**** Data for processing
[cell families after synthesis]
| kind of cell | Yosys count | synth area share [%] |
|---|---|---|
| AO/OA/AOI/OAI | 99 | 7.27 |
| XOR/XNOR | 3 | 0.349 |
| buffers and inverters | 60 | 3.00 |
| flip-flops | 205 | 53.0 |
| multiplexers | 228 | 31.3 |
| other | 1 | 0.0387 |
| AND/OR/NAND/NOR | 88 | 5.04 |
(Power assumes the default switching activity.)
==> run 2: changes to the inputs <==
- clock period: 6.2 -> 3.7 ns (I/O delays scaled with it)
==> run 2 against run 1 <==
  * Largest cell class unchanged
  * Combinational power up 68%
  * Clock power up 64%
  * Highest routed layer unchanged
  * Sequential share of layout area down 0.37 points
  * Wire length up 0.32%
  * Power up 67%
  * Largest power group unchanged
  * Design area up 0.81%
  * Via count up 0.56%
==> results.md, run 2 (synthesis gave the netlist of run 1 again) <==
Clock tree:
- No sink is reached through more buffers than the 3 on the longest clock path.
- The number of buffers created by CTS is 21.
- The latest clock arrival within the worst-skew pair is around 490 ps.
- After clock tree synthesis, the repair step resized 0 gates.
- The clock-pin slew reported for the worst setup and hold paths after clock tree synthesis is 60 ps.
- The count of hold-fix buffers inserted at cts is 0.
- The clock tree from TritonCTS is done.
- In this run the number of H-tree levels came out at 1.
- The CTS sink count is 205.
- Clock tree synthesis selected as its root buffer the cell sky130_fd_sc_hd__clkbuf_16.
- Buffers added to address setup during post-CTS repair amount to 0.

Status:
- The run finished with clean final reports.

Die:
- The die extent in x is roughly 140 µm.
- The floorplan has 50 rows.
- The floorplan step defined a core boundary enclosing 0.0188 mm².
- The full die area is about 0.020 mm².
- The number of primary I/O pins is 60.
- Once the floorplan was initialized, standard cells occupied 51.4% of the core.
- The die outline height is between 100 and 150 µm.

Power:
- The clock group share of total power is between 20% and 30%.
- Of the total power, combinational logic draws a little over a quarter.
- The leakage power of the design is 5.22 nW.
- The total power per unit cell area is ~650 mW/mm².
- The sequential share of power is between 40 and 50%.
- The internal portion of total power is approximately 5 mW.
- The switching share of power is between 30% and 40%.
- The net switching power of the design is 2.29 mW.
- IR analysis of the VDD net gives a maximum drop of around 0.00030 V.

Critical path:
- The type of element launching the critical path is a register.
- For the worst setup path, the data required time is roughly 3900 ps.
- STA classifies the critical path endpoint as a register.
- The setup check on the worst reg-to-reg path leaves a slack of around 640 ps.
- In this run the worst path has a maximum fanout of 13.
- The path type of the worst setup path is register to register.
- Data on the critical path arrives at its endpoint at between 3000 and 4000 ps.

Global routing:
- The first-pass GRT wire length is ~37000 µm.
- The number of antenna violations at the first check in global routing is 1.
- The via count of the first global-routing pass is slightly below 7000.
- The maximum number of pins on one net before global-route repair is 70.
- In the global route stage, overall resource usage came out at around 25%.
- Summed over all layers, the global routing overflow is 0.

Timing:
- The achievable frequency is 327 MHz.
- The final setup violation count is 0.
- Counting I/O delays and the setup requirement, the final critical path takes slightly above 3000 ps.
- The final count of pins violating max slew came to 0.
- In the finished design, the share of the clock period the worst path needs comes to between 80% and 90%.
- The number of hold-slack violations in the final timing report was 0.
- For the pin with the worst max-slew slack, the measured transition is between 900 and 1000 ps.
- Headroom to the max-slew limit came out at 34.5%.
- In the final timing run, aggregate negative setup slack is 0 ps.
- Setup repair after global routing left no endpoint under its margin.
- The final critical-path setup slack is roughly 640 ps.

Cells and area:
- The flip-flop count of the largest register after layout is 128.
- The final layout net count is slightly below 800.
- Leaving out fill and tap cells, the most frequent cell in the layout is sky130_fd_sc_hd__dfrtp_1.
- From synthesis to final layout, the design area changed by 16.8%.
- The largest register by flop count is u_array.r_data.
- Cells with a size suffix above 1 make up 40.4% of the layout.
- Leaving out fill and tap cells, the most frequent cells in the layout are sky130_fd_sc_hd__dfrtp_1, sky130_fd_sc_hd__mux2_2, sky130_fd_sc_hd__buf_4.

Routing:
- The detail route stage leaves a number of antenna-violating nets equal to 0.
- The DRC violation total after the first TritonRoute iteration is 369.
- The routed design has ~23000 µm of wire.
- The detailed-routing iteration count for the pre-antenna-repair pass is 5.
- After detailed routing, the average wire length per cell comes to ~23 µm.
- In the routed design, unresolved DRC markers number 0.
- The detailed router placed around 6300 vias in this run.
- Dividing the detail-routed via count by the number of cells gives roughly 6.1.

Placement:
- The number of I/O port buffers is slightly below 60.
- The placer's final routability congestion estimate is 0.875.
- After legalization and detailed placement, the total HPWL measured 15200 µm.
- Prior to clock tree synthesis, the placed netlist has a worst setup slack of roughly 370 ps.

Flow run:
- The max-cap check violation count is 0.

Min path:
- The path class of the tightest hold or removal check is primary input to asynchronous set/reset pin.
$ cat src/rtl/mem_arbiter_pkg.sv
// Shared encodings and default widths for the two-cache memory arbiter.
package mem_arbiter_pkg;

  localparam int ADDR_W_DEF         = 6;
  localparam int DATA_W_DEF         = 32;
  localparam int TIMEOUT_CYCLES_DEF = 64;

  typedef enum logic [1:0] {
    IDLE  = 2'd0,
    ISSUE = 2'd1,
    WAIT  = 2'd2,
    DONE  = 2'd3
  } state_t;

  localparam logic OWN_D = 1'b0;
  localparam logic OWN_I = 1'b1;

endpackage

$ cat src/rtl/mem_arbiter_if.sv
// Cache-side and memory-side bus of the arbiter; slave is the arbiter's view.
interface mem_arbiter_if #(
  parameter int ADDR_W = 6,
  parameter int DATA_W = 32
);
  logic              D_READ;
  logic              D_WRITE;
  logic [ADDR_W-1:0] D_ADDRESS;
  logic [DATA_W-1:0] D_WRITEDATA;
  logic [DATA_W-1:0] D_READDATA;
  logic              D_BUSYWAIT;
  logic              I_READ;
  logic [ADDR_W-1:0] I_ADDRESS;
  logic [DATA_W-1:0] I_READDATA;
  logic              I_BUSYWAIT;
  logic              MEM_READ;
  logic              MEM_WRITE;
  logic [ADDR_W-1:0] MEM_ADDRESS;
  logic [DATA_W-1:0] MEM_WRITEDATA;
  logic [DATA_W-1:0] MEM_READDATA;
  logic              MEM_BUSYWAIT;

  modport slave (
    input  D_READ, D_WRITE, D_ADDRESS, D_WRITEDATA, I_READ, I_ADDRESS,
    input  MEM_READDATA, MEM_BUSYWAIT,
    output D_READDATA, D_BUSYWAIT, I_READDATA, I_BUSYWAIT,
    output MEM_READ, MEM_WRITE, MEM_ADDRESS, MEM_WRITEDATA
  );

  modport master (
    output D_READ, D_WRITE, D_ADDRESS, D_WRITEDATA, I_READ, I_ADDRESS,
    output MEM_READDATA, MEM_BUSYWAIT,
    input  D_READDATA, D_BUSYWAIT, I_READDATA, I_BUSYWAIT,
    input  MEM_READ, MEM_WRITE, MEM_ADDRESS, MEM_WRITEDATA
  );

endinterface

$ cat src/rtl/mem_arbiter_rr_arbiter2.sv
// Two-request round-robin grant: a lone request wins, a tie goes to the port
// that did not win last time.
module mem_arbiter_rr_arbiter2
  import mem_arbiter_pkg::*;
(
  input  logic req_d,
  input  logic req_i,
  input  logic lg,
  output logic gnt_valid,
  output logic gnt_owner
);

  always_comb begin
    gnt_valid = req_d | req_i;
    gnt_owner = OWN_D;
    if (req_d && req_i) begin
      gnt_owner = ~lg;
    end else if (req_i) begin
      gnt_owner = OWN_I;
    end
  end

endmodule

$ cat src/rtl/mem_arbiter.sv
// Shares one memory port between the data and instruction caches: round-robin
// grant, one transaction at a time, sticky latency watchdog.
module mem_arbiter
  import mem_arbiter_pkg::*;
#(
  parameter int ADDR_W         = ADDR_W_DEF,
  parameter int DATA_W         = DATA_W_DEF,
  parameter int TIMEOUT_CYCLES = TIMEOUT_CYCLES_DEF
) (
  input  logic          CLK,
  input  logic          RESET,
  mem_arbiter_if.slave  bus,
  output logic          TIMEOUT_ERR
);

  localparam int              CNT_W   = $clog2(TIMEOUT_CYCLES + 1);
  localparam logic [CNT_W-1:0] CNT_MAX = CNT_W'(TIMEOUT_CYCLES);

  state_t            state;
  state_t            state_nxt;
  logic              owner;
  logic              lg;
  logic [CNT_W-1:0]  cnt;
  logic              timeout_err;
  logic              req_d;
  logic              req_i;
  logic              gnt_valid;
  logic              gnt_owner;
  logic              take_grant;
  logic              txn_done;
  logic              mem_read;
  logic              mem_write;
  logic [ADDR_W-1:0] mem_address;
  logic [DATA_W-1:0] mem_writedata;
  logic [DATA_W-1:0] d_readdata;
  logic [DATA_W-1:0] i_readdata;

  assign req_d = bus.D_READ | bus.D_WRITE;
  assign req_i = bus.I_READ;

  mem_arbiter_rr_arbiter2 u_rr (
    .req_d     (req_d),
    .req_i     (req_i),
    .lg        (lg),
    .gnt_valid (gnt_valid),
    .gnt_owner (gnt_owner)
  );

  always_ff @(posedge CLK or negedge RESET) begin
    if (!RESET) begin
      state <= IDLE;
    end else begin
      state <= state_nxt;
    end
  end

  always_comb begin
    state_nxt  = state;
    take_grant = 1'b0;
    txn_done   = 1'b0;
    case (state)
      IDLE: begin
        if (gnt_valid) begin
          state_nxt  = ISSUE;
          take_grant = 1'b1;
        end
      end
      ISSUE: state_nxt = WAIT;
      WAIT: begin
        if (!bus.MEM_BUSYWAIT) begin
          state_nxt = DONE;
          txn_done  = 1'b1;
        end
      end
      DONE:    state_nxt = IDLE;
      default: state_nxt = IDLE;
    endcase
  end

  // Control: owner/last-grant, memory strobes and the saturating watchdog.
  always_ff @(posedge CLK or negedge RESET) begin
    if (!RESET) begin
      owner       <= OWN_D;
      lg          <= OWN_I;
      mem_read    <= 1'b0;
      mem_write   <= 1'b0;
      cnt         <= '0;
      timeout_err <= 1'b0;
    end else begin
      if (take_grant) begin
        owner     <= gnt_owner;
        lg        <= gnt_owner;
        mem_read  <= (gnt_owner == OWN_I) | bus.D_READ;
        mem_write <= (gnt_owner == OWN_D) & bus.D_WRITE;
      end
      if (txn_done) begin
        mem_read  <= 1'b0;
        mem_write <= 1'b0;
        cnt       <= '0;
      end else if (state == WAIT && cnt != CNT_MAX) begin
        cnt <= cnt + 1'b1;
        if (cnt == CNT_MAX - 1'b1) begin
          timeout_err <= 1'b1;
        end
      end
    end
  end

  // Datapath: request latch at grant, read return only to a still-waiting owner.
  always_ff @(posedge CLK or negedge RESET) begin
    if (!RESET) begin
      mem_address   <= '0;
      mem_writedata <= '0;
      d_readdata    <= '0;
      i_readdata    <= '0;
    end else begin
      if (take_grant) begin
        mem_address <= (gnt_owner == OWN_I) ? bus.I_ADDRESS : bus.D_ADDRESS;
        if (gnt_owner == OWN_D) begin
          mem_writedata <= bus.D_WRITEDATA;
        end
      end
      if (txn_done && mem_read && owner == OWN_D && bus.D_READ) begin
        d_readdata <= bus.MEM_READDATA;
      end
      if (txn_done && mem_read && owner == OWN_I && bus.I_READ) begin
        i_readdata <= bus.MEM_READDATA;
      end
    end
  end

  assign bus.D_BUSYWAIT    = req_d & ~(state == DONE && owner == OWN_D);
  assign bus.I_BUSYWAIT    = req_i & ~(state == DONE && owner == OWN_I);
  assign bus.MEM_READ      = mem_read;
  assign bus.MEM_WRITE     = mem_write;
  assign bus.MEM_ADDRESS   = mem_address;
  assign bus.MEM_WRITEDATA = mem_writedata;
  assign bus.D_READDATA    = d_readdata;
  assign bus.I_READDATA    = i_readdata;
  assign TIMEOUT_ERR       = timeout_err;

endmodule

$ cat src/flat_wrapper.sv
// flat-port wrapper written by rule: the top's interface ports become plain ports
module mem_arbiter_flat import mem_arbiter_pkg::*;
#(
  parameter int ADDR_W         = ADDR_W_DEF,
  parameter int DATA_W         = DATA_W_DEF,
  parameter int TIMEOUT_CYCLES = TIMEOUT_CYCLES_DEF
)
  (CLK, RESET, TIMEOUT_ERR, bus_D_READ, bus_D_WRITE, bus_D_ADDRESS, bus_D_WRITEDATA, bus_I_READ, bus_I_ADDRESS, bus_MEM_READDATA, bus_MEM_BUSYWAIT, bus_D_READDATA, bus_D_BUSYWAIT, bus_I_READDATA, bus_I_BUSYWAIT, bus_MEM_READ, bus_MEM_WRITE, bus_MEM_ADDRESS, bus_MEM_WRITEDATA);
  mem_arbiter_if #(.ADDR_W(ADDR_W), .DATA_W(DATA_W)) bus_i ();
  input  logic CLK;
  input  logic RESET;
  output logic TIMEOUT_ERR;
  input wire logic [$bits(bus_i.D_READ)-1:0] bus_D_READ;
  input wire logic [$bits(bus_i.D_WRITE)-1:0] bus_D_WRITE;
  input wire logic [$bits(bus_i.D_ADDRESS)-1:0] bus_D_ADDRESS;
  input wire logic [$bits(bus_i.D_WRITEDATA)-1:0] bus_D_WRITEDATA;
  input wire logic [$bits(bus_i.I_READ)-1:0] bus_I_READ;
  input wire logic [$bits(bus_i.I_ADDRESS)-1:0] bus_I_ADDRESS;
  input wire logic [$bits(bus_i.MEM_READDATA)-1:0] bus_MEM_READDATA;
  input wire logic [$bits(bus_i.MEM_BUSYWAIT)-1:0] bus_MEM_BUSYWAIT;
  output wire logic [$bits(bus_i.D_READDATA)-1:0] bus_D_READDATA;
  output wire logic [$bits(bus_i.D_BUSYWAIT)-1:0] bus_D_BUSYWAIT;
  output wire logic [$bits(bus_i.I_READDATA)-1:0] bus_I_READDATA;
  output wire logic [$bits(bus_i.I_BUSYWAIT)-1:0] bus_I_BUSYWAIT;
  output wire logic [$bits(bus_i.MEM_READ)-1:0] bus_MEM_READ;
  output wire logic [$bits(bus_i.MEM_WRITE)-1:0] bus_MEM_WRITE;
  output wire logic [$bits(bus_i.MEM_ADDRESS)-1:0] bus_MEM_ADDRESS;
  output wire logic [$bits(bus_i.MEM_WRITEDATA)-1:0] bus_MEM_WRITEDATA;
  assign bus_i.D_READ = bus_D_READ;
  assign bus_i.D_WRITE = bus_D_WRITE;
  assign bus_i.D_ADDRESS = bus_D_ADDRESS;
  assign bus_i.D_WRITEDATA = bus_D_WRITEDATA;
  assign bus_i.I_READ = bus_I_READ;
  assign bus_i.I_ADDRESS = bus_I_ADDRESS;
  assign bus_i.MEM_READDATA = bus_MEM_READDATA;
  assign bus_i.MEM_BUSYWAIT = bus_MEM_BUSYWAIT;
  assign bus_D_READDATA = bus_i.D_READDATA;
  assign bus_D_BUSYWAIT = bus_i.D_BUSYWAIT;
  assign bus_I_READDATA = bus_i.I_READDATA;
  assign bus_I_BUSYWAIT = bus_i.I_BUSYWAIT;
  assign bus_MEM_READ = bus_i.MEM_READ;
  assign bus_MEM_WRITE = bus_i.MEM_WRITE;
  assign bus_MEM_ADDRESS = bus_i.MEM_ADDRESS;
  assign bus_MEM_WRITEDATA = bus_i.MEM_WRITEDATA;
  mem_arbiter #(.ADDR_W(ADDR_W), .DATA_W(DATA_W), .TIMEOUT_CYCLES(TIMEOUT_CYCLES)) u_core (.CLK(CLK), .RESET(RESET), .bus(bus_i), .TIMEOUT_ERR(TIMEOUT_ERR));
endmodule
$ cat config.mk
export PLATFORM = sky130hd
export DESIGN_NAME = mem_arbiter_flat
export DESIGN_NICKNAME = d
export VERILOG_FILES = /design/src/rtl/mem_arbiter_pkg.sv /design/src/rtl/mem_arbiter_if.sv /design/src/rtl/mem_arbiter_rr_arbiter2.sv /design/src/rtl/mem_arbiter.sv /design/src/flat_wrapper.sv
export SDC_FILE = /design/constraint.sdc
export NUM_CORES = 1
export LEC_CHECK = 0
export BUFFER_PORTS_ARGS = -buffer_cell sky130_fd_sc_hd__buf_2
export CAP_MARGIN = 20
export CORE_ASPECT_RATIO = 0.8
export CORE_MARGIN = 10
export CORE_UTILIZATION = 35
export DETAILED_ROUTE_END_ITERATION = 12
export HOLD_SLACK_MARGIN = 0.06
export SLEW_MARGIN = 30
export SYNTH_ARGS = -nofsm -noshare
export SYNTH_HDL_FRONTEND = slang
export SYNTH_HIERARCHICAL = 1
export SYNTH_SLANG_ARGS = --single-unit
$ cat constraint.sdc
create_clock -name CLK -period 3.4 [get_ports CLK]
set_clock_uncertainty 0.2 [all_clocks]
set_input_delay 0.34 -clock CLK [delete_from_list [all_inputs] [get_ports CLK]]
set_output_delay 0.34 -clock CLK [all_outputs]
set_load 0.02 [all_outputs]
********
Assignment: Filter the entries above and keep only the lines with the word "below".

Your response:
- The via count of the first global-routing pass is slightly below 7000.
- The final layout net count is slightly below 800.
- The number of I/O port buffers is slightly below 60.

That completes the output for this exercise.